Super-long wildcard query (must be a better way!)

Hi All,

I am playing with some flight data at the moment, and wanted to view the Eastbourne Airshow data I have captured with my aerial & dump1090 integration. To this end, I want to exclude all commercial flights from the dataset, but, well, there are 5400(ish) ICAO 3-letter airline codes registered atm.

I constructed the following query:

{"query":{"bool": {"should": [
{"wildcard":{"aircraft.flight":"AAA*"}},
{"wildcard":{"aircraft.flight":"AAB*"}},
{"wildcard":{"aircraft.flight":"AAC*"}},
{"wildcard":{"aircraft.flight":"AAD*"}},
{"wildcard":{"aircraft.flight":"AAF*"}},
{"wildcard":{"aircraft.flight":"AAG*"}},
{"wildcard":{"aircraft.flight":"AAH*"}},
{"wildcard":{"aircraft.flight":"AAI*"}},
{"wildcard":{"aircraft.flight":"AAJ*"}},
{"wildcard":{"aircraft.flight":"AAK*"}},
{"wildcard":{"aircraft.flight":"AAL*"}},
{"wildcard":{"aircraft.flight":"AAM*"}},
{"wildcard":{"aircraft.flight":"AAO*"}},
{"wildcard":{"aircraft.flight":"AAP*"}},
**snipped for brevity**
{"wildcard":{"aircraft.flight":"ZZM*"}}
]}}}

Doing a quick ciggy packet calc, there are 17576 combinations (A-Z^3), so using an exclude isn't going to be more efficient.

How on earth should I break this down into a meaningful dataset and exclude with ES?

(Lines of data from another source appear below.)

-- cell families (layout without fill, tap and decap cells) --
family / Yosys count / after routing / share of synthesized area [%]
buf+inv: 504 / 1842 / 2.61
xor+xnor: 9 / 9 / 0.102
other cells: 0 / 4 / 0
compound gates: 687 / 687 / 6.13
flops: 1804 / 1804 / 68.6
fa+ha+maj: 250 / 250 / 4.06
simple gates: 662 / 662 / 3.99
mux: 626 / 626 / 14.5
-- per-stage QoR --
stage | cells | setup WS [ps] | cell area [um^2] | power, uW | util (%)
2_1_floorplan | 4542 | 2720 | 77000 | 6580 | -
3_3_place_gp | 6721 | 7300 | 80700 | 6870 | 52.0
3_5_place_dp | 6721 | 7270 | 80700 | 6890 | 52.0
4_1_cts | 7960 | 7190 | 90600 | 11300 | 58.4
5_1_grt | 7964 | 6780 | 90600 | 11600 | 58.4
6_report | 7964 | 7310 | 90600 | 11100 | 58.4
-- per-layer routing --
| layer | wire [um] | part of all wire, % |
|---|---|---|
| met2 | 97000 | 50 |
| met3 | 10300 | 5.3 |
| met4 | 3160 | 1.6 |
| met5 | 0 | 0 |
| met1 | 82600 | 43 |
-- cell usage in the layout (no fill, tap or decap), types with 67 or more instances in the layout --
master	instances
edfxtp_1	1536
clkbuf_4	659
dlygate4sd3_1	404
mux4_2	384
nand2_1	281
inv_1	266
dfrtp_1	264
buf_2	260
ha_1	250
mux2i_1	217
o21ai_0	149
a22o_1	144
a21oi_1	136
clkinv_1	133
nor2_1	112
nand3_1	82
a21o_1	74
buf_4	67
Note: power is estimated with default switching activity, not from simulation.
==> config.mk <==
export PLATFORM = sky130hd
export DESIGN_NAME = playback_ctrl
export DESIGN_NICKNAME = d
export VERILOG_FILES = /design/src/rtl/playback_ctrl.sv
export SDC_FILE = /design/constraint.sdc
export NUM_CORES = 1
export LEC_CHECK = 0
export ABC_AREA = 1
export CAP_MARGIN = 30
export CORE_UTILIZATION = 35
export CTS_CLUSTER_DIAMETER = 80
export DETAILED_ROUTE_END_ITERATION = 12
export PLACE_DENSITY = 0.53
export SYNTH_ARGS = -nofsm -noshare
export SYNTH_HDL_FRONTEND = slang
export SYNTH_SLANG_ARGS = --single-unit
==> constraint.sdc <==
create_clock -name clk -period 1.9 [get_ports clk]
set_input_delay 0.19 -clock clk [delete_from_list [all_inputs] [get_ports clk]]
set_output_delay 0.19 -clock clk [all_outputs]
set_load 0.01 [all_outputs]
==> src/rtl/playback_ctrl.sv <==
// Playback control for the MP3 player: song index, VS1003 volume word, pause level
// and restart strobe. Every song change is wrapped in a click-free fade-out/fade-in.
module playback_ctrl #(
  parameter int         NUM_SONGS   = 4,
  parameter int         SEL_W       = 3,
  parameter logic [7:0] VOL_INIT    = 8'h20,
  parameter logic [7:0] VOL_MIN_ATT = 8'h00,
  parameter logic [7:0] VOL_MAX_ATT = 8'hC0,
  parameter logic [7:0] VOL_STEP    = 8'h08,
  parameter int         FADE_DIV    = 1000,
  parameter logic [7:0] FADE_STEP   = 8'h10
) (
  input  logic             clk,
  input  logic             rst_n,
  input  logic             i_next,
  input  logic             i_pre,
  input  logic             i_vol_plus,
  input  logic             i_vol_dec,
  input  logic             i_pause,
  input  logic             i_song_end,
  input  logic [1:0]       i_mode,
  output logic [SEL_W-1:0] o_song_select,
  output logic [15:0]      o_vol,
  output logic             o_pause,
  output logic             o_restart,
  output logic             o_busy
);

  localparam int               CNT_W      = (FADE_DIV > 1) ? $clog2(FADE_DIV) : 1;
  localparam logic [7:0]       ATT_SILENT = 8'hFE;
  localparam logic [SEL_W-1:0] LAST_IDX   = SEL_W'(NUM_SONGS - 1);

  typedef enum logic [1:0] {PLAY, FADE_OUT, SWITCH, FADE_IN} state_t;

  state_t           state_q, state_d;
  logic [7:0]       user_att_q, user_att_d;
  logic [7:0]       cur_att_q, cur_att_d;
  logic [SEL_W-1:0] sel_q, sel_d;
  logic [SEL_W-1:0] pend_q, pend_d;
  logic [15:0]      lfsr_q, lfsr_d;
  logic [CNT_W-1:0] cnt_q, cnt_d;
  logic             pause_q, pause_d;
  logic             restart_q, restart_d;
  logic             busy_q, busy_d;

  logic             navNext, navPrev, navReq, endReq, tick;
  logic [SEL_W-1:0] navFromSel, navFromPend, shufIdx, endIdx;
  logic [8:0]       volUp9, volDn9, fadeUp9, fadeDn9;

  function automatic logic [SEL_W-1:0] incIdx(input logic [SEL_W-1:0] idx);
    return (idx == LAST_IDX) ? '0 : idx + SEL_W'(1);
  endfunction

  function automatic logic [SEL_W-1:0] decIdx(input logic [SEL_W-1:0] idx);
    return (idx == '0) ? LAST_IDX : idx - SEL_W'(1);
  endfunction

  // Request decoding and 9-bit arithmetic so saturation never sees a wrapped value.
  always_comb begin
    navNext     = i_next & ~i_pre;
    navPrev     = i_pre & ~i_next;
    navReq      = navNext | navPrev;
    endReq      = i_song_end & ~i_next & ~i_pre;
    navFromSel  = navNext ? incIdx(sel_q) : decIdx(sel_q);
    navFromPend = navNext ? incIdx(pend_q) : decIdx(pend_q);
    shufIdx     = SEL_W'(lfsr_q % 16'(NUM_SONGS));
    case (i_mode)
      2'd1:    endIdx = sel_q;
      2'd2:    endIdx = (shufIdx == sel_q) ? incIdx(sel_q) : shufIdx;
      default: endIdx = incIdx(sel_q);
    endcase
    tick    = (cnt_q == CNT_W'(FADE_DIV - 1));
    volUp9  = {1'b0, user_att_q} - {1'b0, VOL_STEP};
    volDn9  = {1'b0, user_att_q} + {1'b0, VOL_STEP};
    fadeUp9 = {1'b0, cur_att_q} + {1'b0, FADE_STEP};
    fadeDn9 = {1'b0, cur_att_q} - {1'b0, FADE_STEP};
    lfsr_d  = {lfsr_q[14:0], lfsr_q[15] ^ lfsr_q[13] ^ lfsr_q[12] ^ lfsr_q[10]};
  end

  always_comb begin
    user_att_d = user_att_q;
    if (i_vol_plus && !i_vol_dec)
      user_att_d = (volUp9[8] || (volUp9[7:0] < VOL_MIN_ATT)) ? VOL_MIN_ATT : volUp9[7:0];
    else if (i_vol_dec && !i_vol_plus)
      user_att_d = (volDn9 > {1'b0, VOL_MAX_ATT}) ? VOL_MAX_ATT : volDn9[7:0];

    state_d   = state_q;
    cur_att_d = cur_att_q;
    sel_d     = sel_q;
    pend_d    = pend_q;
    restart_d = 1'b0;
    pause_d   = i_pause ? ~pause_q : pause_q;

    case (state_q)
      PLAY: begin
        cur_att_d = user_att_q;
        if (navReq) begin
          pend_d  = navFromSel;
          state_d = FADE_OUT;
        end else if (endReq) begin
          // Stop-at-end parks the driver in pause instead of changing song.
          if (i_mode == 2'd3) begin
            pause_d = 1'b1;
          end else begin
            pend_d  = endIdx;
            state_d = FADE_OUT;
          end
        end
      end
      FADE_OUT: begin
        if (navReq)
          pend_d = navFromPend;
        if (tick) begin
          if (cur_att_q == ATT_SILENT)
            state_d = SWITCH;
          else
            cur_att_d = (fadeUp9 > {1'b0, ATT_SILENT}) ? ATT_SILENT : fadeUp9[7:0];
        end
      end
      SWITCH: begin
        sel_d     = pend_q;
        restart_d = 1'b1;
        state_d   = FADE_IN;
      end
      FADE_IN: begin
        if (navReq) begin
          pend_d  = navFromSel;
          state_d = FADE_OUT;
        end else if (cur_att_q == user_att_q) begin
          state_d = PLAY;
        end else if (tick) begin
          cur_att_d = (fadeDn9[8] || (fadeDn9[7:0] < user_att_q)) ? user_att_q : fadeDn9[7:0];
        end
      end
      default: state_d = PLAY;
    endcase

    // The fade divider restarts whenever a fade state is (re)entered.
    if ((state_d != state_q) || ((state_d != FADE_OUT) && (state_d != FADE_IN)))
      cnt_d = '0;
    else if (tick)
      cnt_d = '0;
    else
      cnt_d = cnt_q + CNT_W'(1);

    busy_d = (state_d != PLAY);
  end

  always_ff @(posedge clk or negedge rst_n) begin
    if (!rst_n) begin
      state_q    <= PLAY;
      user_att_q <= VOL_INIT;
      cur_att_q  <= VOL_INIT;
      sel_q      <= '0;
      pend_q     <= '0;
      lfsr_q     <= 16'hACE1;
      cnt_q      <= '0;
      pause_q    <= 1'b0;
      restart_q  <= 1'b0;
      busy_q     <= 1'b0;
    end else begin
      state_q    <= state_d;
      user_att_q <= user_att_d;
      cur_att_q  <= cur_att_d;
      sel_q      <= sel_d;
      pend_q     <= pend_d;
      lfsr_q     <= lfsr_d;
      cnt_q      <= cnt_d;
      pause_q    <= pause_d;
      restart_q  <= restart_d;
      busy_q     <= busy_d;
    end
  end

  assign o_song_select = sel_q;
  assign o_vol         = {cur_att_q, cur_att_q};
  assign o_pause       = pause_q;
  assign o_restart     = restart_q;
  assign o_busy        = busy_q;

endmodule
Yosys cells after proc, flatten, opt, wreduce, memory -nomap -nowiden
Index checks and enable logic that the tools add are counted.

storage, ports and cells
  input port bits = 10
  output and inout port bits = 22
  flip-flop bits (word level) = 53
  logic and storage cells = 116

cells by class
  equality and inequality tests = 24
  $lt $le $gt $ge = 4
  bitwise gates (word level) = 11
  add/sub/neg operators = 9
  reduce and logical (&&, ||, !) cells = 16
  mux-type cells = 42

operators with widths
  operator                                                                          number
  8-bit two-way mux                                                                 11
  3-bit two-way mux                                                                 12
  8-bit one-hot mux with 3 select lines                                             1
  10-bit two-way mux                                                                2
  9-bit by 8-bit greater-than comparator with 1-bit output (second input constant)  2
  2-bit inequality test (second input constant)                                     8
  2-bit two-way mux                                                                 7
  10-bit by 1-bit adder with 10-bit output (second input constant)                  1
  10-bit == test (second input constant)                                            1
  8-bit by 4-bit adder with 9-bit output (second input constant)                    1
  8-bit by 5-bit adder with 9-bit output (second input constant)                    1
  3-bit one-hot mux with 3 select lines                                             1
  8-bit by 4-bit subtractor with 9-bit output (second input constant)               1
  8-bit by 5-bit subtractor with 9-bit output (second input constant)               1
  2-bit == test (second input constant)                                             4
  8-bit == test                                                                     1
  8-bit == test (second input constant)                                             1
  8-bit by 1-bit < comparator with 1-bit output (second input constant)             1
  8-bit < comparator                                                                1
  2-bit one-hot mux with 4 select lines                                             1
  3-bit by 1-bit adder with 3-bit output (second input constant)                    2
  3-bit by 2-bit == test with 1-bit output (second input constant)                  2
  3-bit zero test                                                                   2
  1-bit two-way mux                                                                 6
  other kinds (19)                                                                  35

Depth between registers and ports, before layout
Gate-level depths: netlist (run 1).

  depth after elaboration = 10
  gate-level depth with buffers = 15
  mapped depth without buffers = 15

Least setup slack after synthesis (run 1)
OpenSTA, ideal clock, no wires.

  path type = reg-to-reg
  start = reg cur_att_q[5]
  end = reg cur_att_q[4]
  period minus slack after synthesis = 2.197 ns
  data arrival time = 2.078 ns
  setup slack = -0.297 ns
  data required time = 1.781 ns
  stages on the path, launching flop included = 16
  path buffers = 0
  setup time = 0.119 ns
  path through = dfstp_2 inv_1 ha_1 xnor2_1 inv_1 ha_1 nand2_1 inv_1 nand2_1 nand3_1 nand2_1 nand2_1 nand3_1 nand2_1 nor2_1 nor2_1

on the way
  longest elaborated chain between the ends = 8
  elaborated cells on any way between the ends = 18
  classes of those cells = add/sub (2); order compare (2); eq/ne (4); mux (8); reduce/logical (2)

RTL lines
  item                                         line  text
  start: declaration                           37    logic [7:0] cur_att_q, cur_att_d;
  start signal: assignment                     164   cur_att_q <= cur_att_d;
  8-bit by 5-bit subtractor with 9-bit output  76    fadeDn9 = {1'b0, cur_att_q} - {1'b0, FADE_STEP};
  8-bit < comparator                           132   cur_att_d = (fadeDn9[8] || (fadeDn9[7:0] < user_att_q)) ? user_att_q : fadeDn9[7:0];
  1-bit logical OR                             132
  8-bit two-way mux                            132
  8-bit two-way mux                            131   end else if (tick) begin
  8-bit two-way mux                            129   end else if (cur_att_q == user_att_q) begin
  8-bit two-way mux                            126   if (navReq) begin
  8-bit one-hot mux with 3 select lines        94    case (state_q)

Parallel ways exist; a longest one is shown, timed or not. The select of a mux whose other input is x is not followed.
A chain may end at the register's enable or synchronous reset.

Final worst setup path (run 1)
  start = reg cur_att_q[5]
  end = reg cur_att_q[5]

Same word-level chain as after synthesis.

==> key figures, run 1 <==
Routing
  – Antenna-violating nets left: 0
  – Via count: about 2.8k
  – Drc violations: 3
  – DRT Pass-1 Iters: 8
  – Drt wl/cell: around 13 um
  – Total wire length: around 7500 um
  – DR vias/cell: around 4.8
  – DR iter-0 viols: roughly 110

Layout
  – Area delta synth->final: 27.06%
  – Antenna diode instance count: 0
  – Nets@finish: 508
  – Share of cells above drive strength 1: between 20% and 30%
  – Layout Utilization: between 40 and 50%

GRT
  – Pin count of the biggest net entering global routing: 41
  – First-pass GRT wire length: approximately 13000 um
  – Initial antenna violation count: 0
  – Vias in the first global route: approximately 2.8k
  – Global Route Usage Sum: 16.70%
  – GR Overflow Total: 0

STA
  – Final Worst Setup Slack: -0.1419 ns
  – Relative slew slack: between 70 and 80%
  – Setup Skew: 0.004575 ns
  – Final period utilization: 107.5%
  – Tmin final: 2.042 ns
  – Hold Vio Cnt, Final: 0
  – FMAX: ~0.49 GHz
  – RSZ-0062 raised after global routing: yes
  – Setup Viol. Count Final: 7
  – Slew @ Worst Pin: approximately 0.36 ns
  – Max Slew Vio Count: 0

Floorplanning
  – Horiz. Die Dim: a little under 100 um
  – Core Area: slightly below 9000 um2
  – Row cnt: 34
  – Die Ht: roughly 98 um
  – Starting density of the core: between 30% and 40%
  – Die area: approximately 9600 um2
  – Ports: 32

Power
  – Tot Pwr: about 0.0037 W
  – Worst VDD drop: 0.0003439 V
  – Power density over cell area: ~900 nW/um2
  – P_leak: slightly above 2 nW

Setup path
  – Worst Reg2Reg Path Length in Cells: 15
  – Crit end category: flip-flop
  – Kind of critical path: reg2reg
  – Critical Path Slowest Stage Cell: dfstp_2
  – Startpoint Class: flip-flop
  – Largest fanout on the critical path: 6
  – CP peak stage delay: ~0.54 ns
  – CP required: 2.13 ns
  – Worst EP arrival: ~2.3 ns
  – CP Cell Sequence: inv_2 -> ha_4 -> xnor2_4 -> inv_2 -> ha_4 -> nand2_4 -> nor2_4 -> nand2_2 -> nand3_4 -> nand2_4 -> nand2_2 -> nand3_1 -> nand2_1 -> nor2_1 -> nor2_1

Logic synthesis
  – Post-Synthesis Cells: ~420
  – Asr flop ratio synth: 100.0%
  – Ys flop type: dfrtp_1
  – Synth Warn #: 0
  – Post-synthesis sequential area ratio: about two fifths
  – Post-synthesis cell area: between 3000 and 4000 um2
  – Netlist cell types: 39
  – Net Count, Synth: between 400 and 500
  – Number of flops mapped to enable cells by yosys: 0
  – Syn avg cell area: about 7.7 um2
  – FF+latch count, synth: 49

Place
  – GPL Wtd Cong: 0.8487
  – PortBufs: 31
  – Post-DP HPWL: between 5000 and 6000 um

Run status
  – Failing checks: DRC, setup timing
  – Outcome: finished, violations left

Clocking
  – TritonCTS clock tree: built
  – Clk_lat worst skew: 0.30 ns
  – CTS buffer count: 5
  – Cell at the root of the clock tree: clkbuf_8
  – Clock-pin slew on the worst setup and hold paths: 0.09 ns
  – Clock Sinks: roughly 50
  – Clk buf depth: 2
  – # H-tree levels: 2

Worst hold path
  – Min-delay worst type: in2async

Flow run
  – Max_cap viols: 0
## final timing paths
kind | startpoint | endpoint | slack, ns
max in group asynchronous | rst_n | cur_att_q[5]$_DFFE_PN1P_ | 1.07
worst min-delay path | rst_n | cnt_q[6]$_DFF_PN0_ | 0.28
worst min register to register | lfsr_q[14]$_DFF_PN0_ | lfsr_q[15]$_DFF_PN1_ | 0.36
worst max-delay path | cur_att_q[5]$_DFFE_PN1P_ | cur_att_q[5]$_DFFE_PN1P_ | -0.14
worst max register to register | cur_att_q[5]$_DFFE_PN1P_ | cur_att_q[5]$_DFFE_PN1P_ | -0.14
min in group clk | lfsr_q[14]$_DFF_PN0_ | lfsr_q[15]$_DFF_PN1_ | 0.36
## synth_stat cells, types with 7 or more instances
| cell type | n | share of area, % |
|---|---|---|
| xor2_1 | 11 | 3.0 |
| ha_1 | 22 | 8.5 |
| inv_1 | 49 | 5.7 |
| a21oi_1 | 14 | 2.2 |
| nand2_1 | 101 | 12 |
| nor3_1 | 7 | 1.1 |
| dfstp_2 | 10 | 8.2 |
| buf_4 | 12 | 2.8 |
| nor2_1 | 44 | 5.1 |
| o21ai_0 | 18 | 2.8 |
| dfrtp_1 | 39 | 30 |
| nand3_1 | 37 | 5.7 |
## cell usage in the layout (no fill, tap or decap), types with 7 or more instances in the layout
master,Yosys,layout
xor2_1,11,10
nand2_2,5,9
nand3_1,37,35
dfrtp_1,39,39
buf_4,12,33
nor3_1,7,7
ha_1,22,18
dfstp_2,10,10
a21oi_1,14,13
inv_2,3,7
nand2_1,101,95
nor2_1,44,40
clkdlybuf4s50_1,0,30
inv_1,49,45
o21ai_0,18,16
nor2_2,4,7
## per-layer routing
layer / GRT usage (%) / vias to the layer above / wire length, um
met5: 0 / - / 0
met4: 3.497 / 0 / 27
met3: 2.434 / 3 / 216
met2: 27.63 / 58 / 3613
met1: 23.17 / 1312 / 3659
li1: - / 1439 / -
## flip-flops by register name, indices dropped and copies added, names as in the netlist
signal,flops
cnt_q,10
o_pause,1
o_busy,1
cur_att_q,7
o_song_select,3
state_q,2
user_att_q,5
lfsr_q,16
pend_q,3
o_restart,1
## critical path: cells and delay by family, from the launching register on
kind | cells | cell delay, ns
simple gates | 10 | 0.74
fa+ha+maj | 2 | 0.44
xor+xnor | 1 | 0.14
flops | 1 | 0.54
buf+inv | 2 | 0.11
## logic make-up after synthesis
family	Yosys count	share of synthesized area, %
adder cells (fa/ha/maj)	22	8.540
AND/OR/NAND/NOR	218	31.87
XOR/XNOR	17	4.619
AO/OA/AOI/OAI	42	7.027
flip-flops	49	38.43
buffers and inverters	68	9.511
## power by group
part / total [W] / leakage, nW / internal, W / switching [W]
registers: 0.00141 / 0.588 / 0.00122 / 0.000183
clock network: 0.000751 / 0.0554 / 0.000396 / 0.000355
logic: 0.00153 / 1.40 / 0.000676 / 0.000851
## cell type report
type | instances | area (um2)
clock buffers | 6 | 72.57
multi-input cells | 299 | 1815
inverters | 55 | 211.5
fillers | 861 | 4711
flip-flops and latches | 49 | 1239
well taps | 108 | 135.1
repair buffers | 66 | 583.1
clock inverters | 2 | 38.79
## metrics by stage
stage / instances / setup slack [ns] / hold slack (ns) / TNS (ns) / area [um2]
after floorplan: 416 / -0.1815 / -0.1056 / -1.082 / 3253
after global placement: 574 / -0.1460 / 0.07345 / -1.077 / 3851
after detailed placement: 574 / -0.2215 / 0.07121 / -1.533 / 3851
after CTS: 585 / -0.1805 / 0.2734 / -1.022 / 4024
after global routing: 585 / -0.2921 / 0.2891 / -2.581 / 4095
final: 585 / -0.1419 / 0.2772 / -0.7575 / 4095
## what timing repair did
action	4_1_cts	5_1_grt
hold buffers	1	0
setup buffers	2	0
endpoints found under the setup margin	17	20
gates cloned	0	0
hold endpoints to repair	9	0
resized for setup	6	16
pin swaps	12	3
Power figures use the tool's default switching activity.
==> run 2: changes to the inputs <==
--- a/config.mk
+++ b/config.mk
@@ -5,7 +5,6 @@
 export SDC_FILE = /design/constraint.sdc
 export NUM_CORES = 1
 export LEC_CHECK = 0
-export ABC_AREA = 1
 export CAP_MARGIN = 30
 export CORE_UTILIZATION = 35
 export CTS_CLUSTER_DIAMETER = 80
==> run 2 against run 1 <==
The run ends with DRC, hold timing, setup timing left. First-iteration DRC count decreased by 34%. Register-to-register slack worse by 0.27 ns. Combinational power rose by 110%. Wire length rose by 12%. Sequential cell count stayed put. Sequential power about the same. Maximum frequency is 12% lower. Clock-buffer cell count unchanged. Clock skew rose by 0.0053 ns. Via count is 1.9% higher. Cell area increased by 13%. Hold slack got worse by 0.29 ns.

Additional: i want to exclude anything which is [A-Z][A-Z][A-Z] then some numbers - although (awkwardly) some airlines then use letters afters too :frowning: Like NZE1234A...

Cheers,

Richie

In the end I decided to just go with the best I could:

{
  "query": {
    "regexp": {
      "aircraft.flight.keyword": "[A-Z]{3}[0-9]{1}.*"
    }
  }
}

This topic was automatically closed 28 days after the last reply. New replies are no longer allowed.